ENTRIES PROVIDED:

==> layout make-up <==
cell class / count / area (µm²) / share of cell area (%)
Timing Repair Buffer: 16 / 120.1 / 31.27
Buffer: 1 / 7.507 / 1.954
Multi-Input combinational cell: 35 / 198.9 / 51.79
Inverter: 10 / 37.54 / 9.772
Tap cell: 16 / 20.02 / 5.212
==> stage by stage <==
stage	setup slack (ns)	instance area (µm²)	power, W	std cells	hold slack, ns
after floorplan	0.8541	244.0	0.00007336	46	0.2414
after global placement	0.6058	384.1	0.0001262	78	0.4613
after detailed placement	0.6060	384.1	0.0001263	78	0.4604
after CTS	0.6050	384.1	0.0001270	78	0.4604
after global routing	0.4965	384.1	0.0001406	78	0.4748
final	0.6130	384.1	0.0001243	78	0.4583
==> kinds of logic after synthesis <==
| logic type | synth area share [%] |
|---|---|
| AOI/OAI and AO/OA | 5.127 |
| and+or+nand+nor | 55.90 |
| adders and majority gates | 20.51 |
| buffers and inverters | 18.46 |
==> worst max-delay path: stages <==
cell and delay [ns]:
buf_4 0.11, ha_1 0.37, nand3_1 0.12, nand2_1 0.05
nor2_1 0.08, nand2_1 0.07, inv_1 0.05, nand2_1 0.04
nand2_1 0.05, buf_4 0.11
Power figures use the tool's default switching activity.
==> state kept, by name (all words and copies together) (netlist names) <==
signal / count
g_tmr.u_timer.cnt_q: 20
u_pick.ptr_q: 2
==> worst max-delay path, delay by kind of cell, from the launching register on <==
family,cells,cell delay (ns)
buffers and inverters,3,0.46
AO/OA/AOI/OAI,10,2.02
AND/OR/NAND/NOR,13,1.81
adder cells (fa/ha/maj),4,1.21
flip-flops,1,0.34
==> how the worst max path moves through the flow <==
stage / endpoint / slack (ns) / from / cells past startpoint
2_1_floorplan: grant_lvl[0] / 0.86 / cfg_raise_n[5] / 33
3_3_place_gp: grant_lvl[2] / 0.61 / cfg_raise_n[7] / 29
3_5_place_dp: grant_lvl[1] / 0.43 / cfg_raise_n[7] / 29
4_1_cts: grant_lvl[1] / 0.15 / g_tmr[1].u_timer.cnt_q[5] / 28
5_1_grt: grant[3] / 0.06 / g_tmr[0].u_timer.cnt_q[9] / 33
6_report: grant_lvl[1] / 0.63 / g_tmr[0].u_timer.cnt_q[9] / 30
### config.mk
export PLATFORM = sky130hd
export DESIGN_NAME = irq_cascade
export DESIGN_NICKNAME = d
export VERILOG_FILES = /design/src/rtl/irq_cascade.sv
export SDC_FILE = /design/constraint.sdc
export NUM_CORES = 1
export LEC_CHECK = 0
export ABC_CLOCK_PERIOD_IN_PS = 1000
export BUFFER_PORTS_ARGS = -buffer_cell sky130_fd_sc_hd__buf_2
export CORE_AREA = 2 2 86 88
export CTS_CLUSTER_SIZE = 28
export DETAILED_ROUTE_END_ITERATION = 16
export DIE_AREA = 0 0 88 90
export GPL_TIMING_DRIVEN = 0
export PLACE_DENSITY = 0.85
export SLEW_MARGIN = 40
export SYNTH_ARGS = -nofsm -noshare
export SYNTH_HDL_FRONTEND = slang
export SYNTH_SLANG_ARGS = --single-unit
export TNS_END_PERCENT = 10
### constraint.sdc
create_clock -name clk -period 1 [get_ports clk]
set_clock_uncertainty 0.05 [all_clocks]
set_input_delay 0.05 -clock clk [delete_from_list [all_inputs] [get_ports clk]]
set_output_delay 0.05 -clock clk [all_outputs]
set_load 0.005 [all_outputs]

WHAT TO WORK ON: Each line above that includes the word "logic" is to be copied.

RESPONSE TO THE EXERCISE:
==> kinds of logic after synthesis <==
| logic type | synth area share [%] |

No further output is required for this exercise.